マンションとペットの最近の判例-- 判例にみるペット問題と、その解釈と変遷 --

最高裁判決後の動き

 最高裁で「飼育禁止規約は妥当」との判断が下されたことにより、現実に飼育している人達に精神的にも大きな影響を与えているのではないか、と協議会の小暮さんは要約の資料に懸念を示されています。


 実際、判決後協議会には、こっそり飼育していることの罪悪感や悩みを訴える人の相談もあるようです。また、現在「飼育者の会」の設立で管理組合と交渉を進めている集合住宅で、飼育反対派の役員が強行に臨時総会の開催日程を取り決めたり、アンケート調査の実施後のデーターを基に、訴訟への働きかけをしている等、「勝訴」を前提に考えた動きがあるなどの心配の情報も入っているとか。


 管理業界は「当然の判決で、特に今更…」との冷めた見方が蔓延しており、「規約で定めた事が有効であるという結論は、組合の立場から見るとありがたい判決だ。集合住宅では周囲との強調が必要だからある程度の制限があってもしかたがない」(日本住宅管理組合協議会亀山精吾会長)といった意見が多く挙がっているそうです。(「ある程度」って、「どの程度」かが精神文化レベルを示すと思うのです。日本も経済レベルにみあった世界に恥ずかしくない精神文化レベルを持って欲しいと思います。)
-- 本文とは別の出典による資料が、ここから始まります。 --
Source: an optimization exercise on an open RTL-to-GDS flow (aim: small area, a short achievable clock period and few clock cycles per item). Production flows keep margins and buffers that such runs may drop. The RTL was checked by simulation tests, not by an equivalence proof against the original design.

==> wip/xenon <==
Design aurora_xu, start of the top module:
module aurora_xu (
    input  wire        clk,
    input  wire        rst,           
    input  wire        req_valid,
    output wire        req_ready,
    input  wire [7:0]  req_op,
    input  wire [31:0] req_a,         
    input  wire [31:0] req_b,         
    output reg         rsp_valid,
    output reg  [31:0] rsp_result,
    output reg         rsp_wr,        
    output reg         rsp_flags_we,  
    output reg  [3:0]  rsp_flags,     
    output reg         rsp_fault,     
    output reg         rsp_illegal    
);
    localparam [7:0] OP_ADD  = 8'h01, OP_SUB  = 8'h02, OP_MUL  = 8'h03, OP_DIV  = 8'h04,
                     OP_MOD  = 8'h05, OP_AND  = 8'h06, OP_OR   = 8'h07, OP_XOR  = 8'h08,
                     OP_CMP  = 8'h09, OP_TEST = 8'h0A, OP_SLT  = 8'h0B, OP_SLE  = 8'h0C,
                     OP_SEQ  = 8'h0D, OP_SNE  = 8'h0E, OP_MOVE = 8'h11,
                     OP_FADD = 8'h50, OP_FSUB = 8'h51, OP_FMUL = 8'h52, OP_FDIV = 8'h53,
                     OP_FCMP = 8'h54, OP_FCVT = 8'h55, OP_ICVT = 8'h56, OP_FMOV = 8'h57,
                     OP_VADD = 8'h60, OP_VSUB = 8'h61, OP_VMUL = 8'h62, OP_VDOT = 8'h63;
    reg        i_v;
    reg  [7:0] i_op;
    reg [31:0] i_a, i_b;
    reg        x_last;             
    reg  [1:0] xc;                 
    reg  [4:0] ka, kb;             
    reg [31:0] m_a, m_b;           
  ...
==> flow/config.mk <==
export PLATFORM = sky130hd
export DESIGN_NAME = aurora_xu
export DESIGN_NICKNAME = aurora_xu
export VERILOG_FILES = /design/flow/design.v
export SDC_FILE = /design/flow/constraint.sdc
export NUM_CORES = 4
export LEC_CHECK = 0
export CAP_MARGIN = 20
export CORE_MARGIN = 2
export CORE_UTILIZATION = 30
export PLACE_DENSITY = 0.4
export SLEW_MARGIN = 20
==> flow/constraint.sdc <==
create_clock -name core_clock -period 24.0 [get_ports {clk}]
set_input_delay 4.8000 -clock core_clock [delete_from_list [all_inputs] [get_ports {clk}]]
set_output_delay 4.8000 -clock core_clock [all_outputs]
set_load 0.01 [all_outputs]
standard.sh (not shown) runs the stock make flow with config.mk's settings and CLKGATE_MAP_FILE= SYNTH_SCRIPT=/design/flow/synth_recipe.tcl, a recipe that flattens the netlist after the stock synthesis.
==> flow/flow/run.sh <==
#!/bin/bash
# Layout flow: the standard ORFS flow (standard.sh) unchanged, with a
# larger setup-slack margin for ORFS's timing repair so that it sizes and
# buffers the critical paths, and more headroom for slew and capacitance
# repair. Clock period, constraints and synthesis are the standard flow's own. The make
# output goes to flow.log in this folder; ORFS writes each step's log under
# orfs/logs/.
set -euo pipefail
bash standard.sh SETUP_SLACK_MARGIN=17 SLEW_MARGIN=30 CAP_MARGIN=30 finish > flow.log 2>&1
==> wip/umber (differences from wip/xenon) <==
--- a/flow/design.v
+++ b/flow/design.v
@@ -295,20 +295,18 @@
             f_fwe   <= x_fwe;
             f_zn    <= x_zn;
             f_fl    <= x_fl;
             f_fault <= x_fault;
             f_ill   <= x_ill;
         end
-        if (f_v && !f_slow) begin
-            rsp_result   <= fin_res;
-            rsp_wr       <= f_wr;
-            rsp_flags_we <= f_fwe;
-            rsp_flags    <= fin_fl;
-            rsp_fault    <= f_fault;
-            rsp_illegal  <= f_ill;
-        end
+        rsp_result   <= fin_res;
+        rsp_wr       <= f_wr;
+        rsp_flags_we <= f_fwe;
+        rsp_flags    <= fin_fl;
+        rsp_fault    <= f_fault;
+        rsp_illegal  <= f_ill;
         if (req_ready) begin
             i_op <= req_op;
             i_a  <= req_a;
             i_b  <= req_b;
             is_mul  <= (req_op == OP_MUL);
             is_vmul <= (req_op == OP_VMUL);
@@ -382,49 +380,46 @@
     output reg         v
 );
     localparam [7:0] OP_ADD  = 8'h01, OP_SUB  = 8'h02, OP_AND  = 8'h06, OP_OR   = 8'h07,
                      OP_XOR  = 8'h08, OP_CMP  = 8'h09, OP_TEST = 8'h0A, OP_SLT  = 8'h0B,
                      OP_SLE  = 8'h0C, OP_SEQ  = 8'h0D, OP_SNE  = 8'h0E, OP_MOVE = 8'h11,
                      OP_FMOV = 8'h57, OP_VADD = 8'h60, OP_VSUB = 8'h61;
-    wire [32:0] add_full = {1'b0, a} + {1'b0, b};
-    wire [32:0] sub_full = {1'b0, a} - {1'b0, b};
-    wire [31:0] diff     = sub_full[31:0];
-    wire        borrow   = sub_full[32];
-    wire        eq       = (a == b);
-    wire        slt      = (a[31] != b[31]) ? a[31] : borrow;
-    wire        add_v    = (a[31] ^ add_full[31]) & (b[31] ^ add_full[31]);
-    wire        sub_v    = (a[31] ^ b[31]) & (a[31] ^ diff[31]);
-    reg  [31:0] vadd, vsub;
-    integer     i;
-    always @* begin
-        for (i = 0; i < 4; i = i + 1) begin
-            vadd[8*i +: 8] = a[8*i +: 8] + b[8*i +: 8];
-            vsub[8*i +: 8] = a[8*i +: 8] - b[8*i +: 8];
-        end
-    end
+    wire        sub  = (op != OP_ADD) && (op != OP_VADD);
+    wire        simd = (op == OP_VADD) || (op == OP_VSUB);
+    wire [31:0] bx   = b ^ {32{sub}};
+    wire        sp_a = !simd || sub;
+    wire        sp_b = simd && sub;
+    wire [35:0] sum  = {1'b0, a[31:24], sp_a, a[23:16], sp_a, a[15:8], sp_a, a[7:0]}
+                     + {1'b0, bx[31:24], sp_b, bx[23:16], sp_b, bx[15:8], sp_b, bx[7:0]}
+                     + {35'd0, sub};
+    wire [31:0] r    = {sum[34:27], sum[25:18], sum[16:9], sum[7:0]};
+    wire        cout = sum[35];
+    wire        eq   = (a == b);
+    wire        slt  = (a[31] != b[31]) ? a[31] : !cout;
+    wire        add_v = (a[31] ^ r[31]) & (b[31] ^ r[31]);
+    wire        sub_v = (a[31] ^ b[31]) & (a[31] ^ r[31]);
     always @* begin
         result   = 32'd0;
         wr       = 1'b1;
         flags_we = 1'b0;
         c        = 1'b0;
         v        = 1'b0;
         case (op)
-            OP_ADD:  begin result = add_full[31:0]; flags_we = 1'b1; c = add_full[32]; v = add_v; end
-            OP_SUB:  begin result = diff;  flags_we = 1'b1; c = borrow; v = sub_v; end
+            OP_ADD:  begin result = r; flags_we = 1'b1; c = cout; v = add_v; end
+            OP_SUB:  begin result = r; flags_we = 1'b1; c = !cout; v = sub_v; end
             OP_AND:  begin result = a & b; flags_we = 1'b1; end
             OP_OR:   begin result = a | b; flags_we = 1'b1; end
             OP_XOR:  begin result = a ^ b; flags_we = 1'b1; end
-            OP_CMP:  begin result = diff;  flags_we = 1'b1; c = borrow; v = sub_v; wr = 1'b0; end
+            OP_CMP:  begin result = r; flags_we = 1'b1; c = !cout; v = sub_v; wr = 1'b0; end
             OP_TEST: begin result = a & b; flags_we = 1'b1; wr = 1'b0; end
             OP_SLT:  result = {31'd0, slt};
             OP_SLE:  result = {31'd0, slt | eq};
             OP_SEQ:  result = {31'd0, eq};
             OP_SNE:  result = {31'd0, !eq};
             OP_MOVE, OP_FMOV: result = a;
-            OP_VADD: result = vadd;
-            OP_VSUB: result = vsub;
+            OP_VADD, OP_VSUB: result = r;
             default: wr = 1'b0;
         endcase
     end
 endmodule
 module xu_mul (
     input  wire [31:0] a,
@@ -2552,21 +2547,23 @@
         else if (a_inf || b_zero)
             div_spec_res = {ms, 8'hFF, 23'd0};
         else
             div_spec_res = {ms, 31'd0};
     end
     reg lt;
+    wire mag_lt = a[30:0] < b[30:0];
+    wire mag_eq = a[30:0] == b[30:0];
     always @* begin
         if (a_zero && b_zero)
             lt = 1'b0;
         else if (a[31] != b[31])
             lt = a[31];
         else if (!a[31])
-            lt = a[30:0] < b[30:0];
+            lt = mag_lt;
         else
-            lt = a[30:0] > b[30:0];
+            lt = !mag_lt && !mag_eq;
         if (a_nan || b_nan)
             cmp_flags = 4'b0010;
         else
             cmp_flags = {(a == b) || (a_zero && b_zero), lt, 2'b00};
     end
     wire [31:0] neg_a;
==> flow/flow/run.sh (replaced) <==
#!/bin/bash
# Layout flow: the standard ORFS flow (standard.sh) unchanged, with a
# larger setup-slack margin for ORFS's timing repair so that it sizes and
# buffers the critical paths, more headroom for slew and capacitance repair,
# and a denser core. Clock period, constraints and synthesis are the standard flow's own.
# The make output goes to flow.log in this folder; ORFS writes each step's
# log under orfs/logs/.
set -euo pipefail
bash standard.sh SETUP_SLACK_MARGIN=16 SLEW_MARGIN=30 CAP_MARGIN=30 \
    CORE_UTILIZATION=50 PLACE_DENSITY=0.65 finish > flow.log 2>&1
==> wip/zinc (differences from wip/xenon) <==
--- a/flow/design.v
+++ b/flow/design.v
@@ -26,16 +26,14 @@
     reg [31:0] i_a, i_b;
     reg        x_last;             
     reg  [1:0] xc;                 
     reg  [4:0] ka, kb;             
     reg [31:0] m_a, m_b;           
     reg [47:0] p0;                 
-    reg [15:0] v00;                
     reg [31:0] dv_r;               
     reg [33:0] dv_d;               
-    reg [31:0] dv_q;               
     reg  [3:0] dv_n;               
     reg        dv_z, dv_t;         
     reg        dv_fd;              
     reg        f_v;
     reg        f_fp;               
     reg        f_slow;             
@@ -92,13 +90,13 @@
         .a(mul_a), .b16(mul_b), .simd(is_simd), .hi(pass1),
         .acc(pass1 ? p0[47:16] : 32'd0), .p(mul_p), .hi_nz(mul_hi_nz)
     );
     wire [31:0] mul_lo   = {mul_p[15:0], p0[15:0]};
     wire        mul_c    = mul_hi_nz;
     wire [31:0] vmul_res = {mul_p[39:32], mul_p[23:16], p0[23:16], p0[7:0]};
-    wire [17:0] vdot_sum = {2'd0, v00} + {2'd0, p0[15:0]} + {2'd0, p0[31:16]} + {2'd0, p0[47:32]};
+    wire [17:0] vdot_sum = {2'd0, dv_r[15:0]} + {2'd0, p0[15:0]} + {2'd0, p0[31:16]} + {2'd0, p0[47:32]};
     wire        fmul_st  = (mul_p[3:0] != 0) || (p0[15:0] != 0);
     function [5:0] clz32;
         input [31:0] v;
         reg   [31:0] t;
         reg   [4:0]  n;
         begin
@@ -137,13 +135,13 @@
             assign st_nz[g] = ge ? ({2'd0, st_r[g]} != st_d[g]) : (st_r[g] != 32'd0);
             assign st_q[1-g]  = ge;
             assign st_r[g+1] = dv_fd ? {r1[30:0], 1'b0} : r1;
             assign st_d[g+1] = dv_fd ? st_d[g] : {1'b0, st_d[g][33:1]};
         end
     endgenerate
-    wire [31:0] dv_q_n = {dv_q[29:0], st_q};
+    wire [31:0] dv_q_n = {p0[29:0], st_q};
     wire [31:0] dv_r_n = st_r[2];
     wire [31:0] idiv_res = dv_t ? (is_mod ? i_a : 32'd0) : (is_mod ? dv_r_n : dv_q_n);
     reg        x_fp, x_slow, x_sign, x_zsign, x_st;
     reg [31:0] x_res;
     reg signed [9:0] x_e;
     reg        x_wr, x_fwe, x_zn, x_fault, x_ill;
@@ -295,20 +293,18 @@
             f_fwe   <= x_fwe;
             f_zn    <= x_zn;
             f_fl    <= x_fl;
             f_fault <= x_fault;
             f_ill   <= x_ill;
         end
-        if (f_v && !f_slow) begin
-            rsp_result   <= fin_res;
-            rsp_wr       <= f_wr;
-            rsp_flags_we <= f_fwe;
-            rsp_flags    <= fin_fl;
-            rsp_fault    <= f_fault;
-            rsp_illegal  <= f_ill;
-        end
+        rsp_result   <= fin_res;
+        rsp_wr       <= f_wr;
+        rsp_flags_we <= f_fwe;
+        rsp_flags    <= fin_fl;
+        rsp_fault    <= f_fault;
+        rsp_illegal  <= f_ill;
         if (req_ready) begin
             i_op <= req_op;
             i_a  <= req_a;
             i_b  <= req_b;
             is_mul  <= (req_op == OP_MUL);
             is_vmul <= (req_op == OP_VMUL);
@@ -343,33 +339,33 @@
                 kb        <= kb + 5'd1;
             end
         end
         if (i_v && (is_mul || is_vmul || is_vdot || is_fmul) && !x_last && !prenorm_hold)
             p0 <= mul_p;
         if (i_v && is_vdot && xc == 2'd1)
-            v00 <= p0[15:0];
+            dv_r[15:0] <= p0[15:0];
         if (i_v && !x_last && xc == 2'd0 && is_div) begin
             dv_z <= div_z;
             dv_t <= div_t;
             dv_fd <= 1'b0;
             dv_r <= i_a;
             dv_d <= {2'd0, i_b} << div_sh;
-            dv_q <= 32'd0;
+            p0[31:0] <= 32'd0;
             dv_n <= div_cy;
         end else if (i_v && !x_last && xc == 2'd0 && is_fdiv) begin
             dv_z <= 1'b0;
             dv_t <= 1'b0;
             dv_fd <= 1'b1;
             dv_r <= {8'd0, m_a[23:0]};
             dv_d <= {10'd0, m_b[23:0]};
-            dv_q <= 32'd0;
+            p0[31:0] <= 32'd0;
             dv_n <= 4'd13;
-        end else if (i_v && !x_last && xc != 2'd0) begin
+        end else if (i_v && !x_last && xc != 2'd0 && (is_div || is_fdiv)) begin
             dv_r <= dv_r_n;
             dv_d <= st_d[2];
-            dv_q <= dv_q_n;
+            p0[31:0] <= dv_q_n;
             dv_n <= dv_n - 4'd1;
         end
     end
 endmodule
 module xu_alu (
     input  wire [7:0]  op,
@@ -382,49 +378,46 @@
     output reg         v
 );
     localparam [7:0] OP_ADD  = 8'h01, OP_SUB  = 8'h02, OP_AND  = 8'h06, OP_OR   = 8'h07,
                      OP_XOR  = 8'h08, OP_CMP  = 8'h09, OP_TEST = 8'h0A, OP_SLT  = 8'h0B,
                      OP_SLE  = 8'h0C, OP_SEQ  = 8'h0D, OP_SNE  = 8'h0E, OP_MOVE = 8'h11,
                      OP_FMOV = 8'h57, OP_VADD = 8'h60, OP_VSUB = 8'h61;
-    wire [32:0] add_full = {1'b0, a} + {1'b0, b};
-    wire [32:0] sub_full = {1'b0, a} - {1'b0, b};
-    wire [31:0] diff     = sub_full[31:0];
-    wire        borrow   = sub_full[32];
-    wire        eq       = (a == b);
-    wire        slt      = (a[31] != b[31]) ? a[31] : borrow;
-    wire        add_v    = (a[31] ^ add_full[31]) & (b[31] ^ add_full[31]);
-    wire        sub_v    = (a[31] ^ b[31]) & (a[31] ^ diff[31]);
-    reg  [31:0] vadd, vsub;
-    integer     i;
-    always @* begin
-        for (i = 0; i < 4; i = i + 1) begin
-            vadd[8*i +: 8] = a[8*i +: 8] + b[8*i +: 8];
-            vsub[8*i +: 8] = a[8*i +: 8] - b[8*i +: 8];
-        end
-    end
+    wire        sub  = (op != OP_ADD) && (op != OP_VADD);
+    wire        simd = (op == OP_VADD) || (op == OP_VSUB);
+    wire [31:0] bx   = b ^ {32{sub}};
+    wire        sp_a = !simd || sub;
+    wire        sp_b = simd && sub;
+    wire [35:0] sum  = {1'b0, a[31:24], sp_a, a[23:16], sp_a, a[15:8], sp_a, a[7:0]}
+                     + {1'b0, bx[31:24], sp_b, bx[23:16], sp_b, bx[15:8], sp_b, bx[7:0]}
+                     + {35'd0, sub};
+    wire [31:0] r    = {sum[34:27], sum[25:18], sum[16:9], sum[7:0]};
+    wire        cout = sum[35];
+    wire        eq   = (a == b);
+    wire        slt  = (a[31] != b[31]) ? a[31] : !cout;
+    wire        add_v = (a[31] ^ r[31]) & (b[31] ^ r[31]);
+    wire        sub_v = (a[31] ^ b[31]) & (a[31] ^ r[31]);
     always @* begin
         result   = 32'd0;
         wr       = 1'b1;
         flags_we = 1'b0;
         c        = 1'b0;
         v        = 1'b0;
         case (op)
-            OP_ADD:  begin result = add_full[31:0]; flags_we = 1'b1; c = add_full[32]; v = add_v; end
-            OP_SUB:  begin result = diff;  flags_we = 1'b1; c = borrow; v = sub_v; end
+            OP_ADD:  begin result = r; flags_we = 1'b1; c = cout; v = add_v; end
+            OP_SUB:  begin result = r; flags_we = 1'b1; c = !cout; v = sub_v; end
             OP_AND:  begin result = a & b; flags_we = 1'b1; end
             OP_OR:   begin result = a | b; flags_we = 1'b1; end
             OP_XOR:  begin result = a ^ b; flags_we = 1'b1; end
-            OP_CMP:  begin result = diff;  flags_we = 1'b1; c = borrow; v = sub_v; wr = 1'b0; end
+            OP_CMP:  begin result = r; flags_we = 1'b1; c = !cout; v = sub_v; wr = 1'b0; end
             OP_TEST: begin result = a & b; flags_we = 1'b1; wr = 1'b0; end
             OP_SLT:  result = {31'd0, slt};
             OP_SLE:  result = {31'd0, slt | eq};
             OP_SEQ:  result = {31'd0, eq};
             OP_SNE:  result = {31'd0, !eq};
             OP_MOVE, OP_FMOV: result = a;
-            OP_VADD: result = vadd;
-            OP_VSUB: result = vsub;
+            OP_VADD, OP_VSUB: result = r;
             default: wr = 1'b0;
         endcase
     end
 endmodule
 module xu_mul (
     input  wire [31:0] a,
@@ -2552,21 +2545,23 @@
         else if (a_inf || b_zero)
             div_spec_res = {ms, 8'hFF, 23'd0};
         else
             div_spec_res = {ms, 31'd0};
     end
     reg lt;
+    wire mag_lt = a[30:0] < b[30:0];
+    wire mag_eq = a[30:0] == b[30:0];
     always @* begin
         if (a_zero && b_zero)
             lt = 1'b0;
         else if (a[31] != b[31])
             lt = a[31];
         else if (!a[31])
-            lt = a[30:0] < b[30:0];
+            lt = mag_lt;
         else
-            lt = a[30:0] > b[30:0];
+            lt = !mag_lt && !mag_eq;
         if (a_nan || b_nan)
             cmp_flags = 4'b0010;
         else
             cmp_flags = {(a == b) || (a_zero && b_zero), lt, 2'b00};
     end
     wire [31:0] neg_a;
==> flow/flow/run.sh (replaced) <==
#!/bin/bash
# Layout flow: the standard ORFS flow (standard.sh) unchanged, with a
# larger setup-slack margin for ORFS's timing repair so that it sizes and
# buffers the critical paths, more headroom for slew and capacitance repair,
# and a denser core. Clock period, constraints and synthesis are the standard flow's own.
# The make output goes to flow.log in this folder; ORFS writes each step's
# log under orfs/logs/.
set -euo pipefail
bash standard.sh SETUP_SLACK_MARGIN=16 SLEW_MARGIN=30 CAP_MARGIN=30 \
    CORE_UTILIZATION=50 PLACE_DENSITY=0.65 finish > flow.log 2>&1
==> notes <==
wip/xenon passed the timing, design-rule and antenna checks. wip/umber completed without violations. wip/zinc produced a clean layout.
Hold slack, highest first: wip/xenon, wip/umber, wip/zinc.
Between wip/umber and wip/xenon, the lower first-iteration DRC count is in wip/xenon (gap 55%, measured against wip/xenon).
Between wip/zinc and wip/xenon, the lower flip-flop and latch count is in wip/zinc (gap 46).
Testbench counts of wip/xenon, summed over its fixed seeds: cycles 26,511, items 16,000.
Testbench counts of wip/umber, summed over its fixed seeds: cycles 26,511, items 16,000.
Testbench counts of wip/zinc, summed over its fixed seeds: cycles 26,511, items 16,000.

==> static timing again, ports no longer ideal <==
How much do the figures lean on ideal ports? The routed layouts below were timed once more, with nothing changed but the port constraints. Step 1, drivers: a clkbuf_16 drives clk and a buf_2 each remaining input, both assumed. Step 2 adds t to the input delays and takes it off the output delays; t is the mean of the earliest and latest rising clock arrival at the registers after step 1. Input paths then give back, and output paths get back, about the clock's delay inside the block. a / b / c = no drivers / after step 1 / after step 2; a / b = the first two.
| run | t, ns | setup slack, ns | hold WS [ns] | latest minus earliest clock arrival (ns) |
|---|---|---|---|---|
| wip/xenon | 0.812 | 16.292 / 16.292 / 16.292 | 0.414 / 0.414 / 0.414 | 0.091 / 0.092 |
| wip/umber | 0.793 | 15.905 / 15.905 / 15.905 | 0.354 / 0.354 / 0.354 | 0.084 / 0.083 |
| wip/zinc | 0.762 | 15.829 / 15.829 / 15.829 | 0.326 / 0.326 / 0.326 | 0.045 / 0.045 |
After both steps setup and hold are still met in every run listed.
 また、ペット飼育そのものに関しては、「これが一概に集合住宅での禁止の動きに拍車をかけるものにはならないと思う」(ある管理会社社員)と、現実にはケース・バイ・ケースは今後も変わらないようです。


 しかし、管理会社の一部の担当者は、今回の判例の部分ノミをとりだして、「集合住宅でのペット飼育は許容されず、罰金として40万円の支払とペットの処分を言い渡される」と飼育を認めてもらおうとする住民を脅すような事を言ったりしているそうです。しかし、繰り返して言うように、今回の判決は、「マンションでペットを飼えないという常識が認められた」といった事ではありません。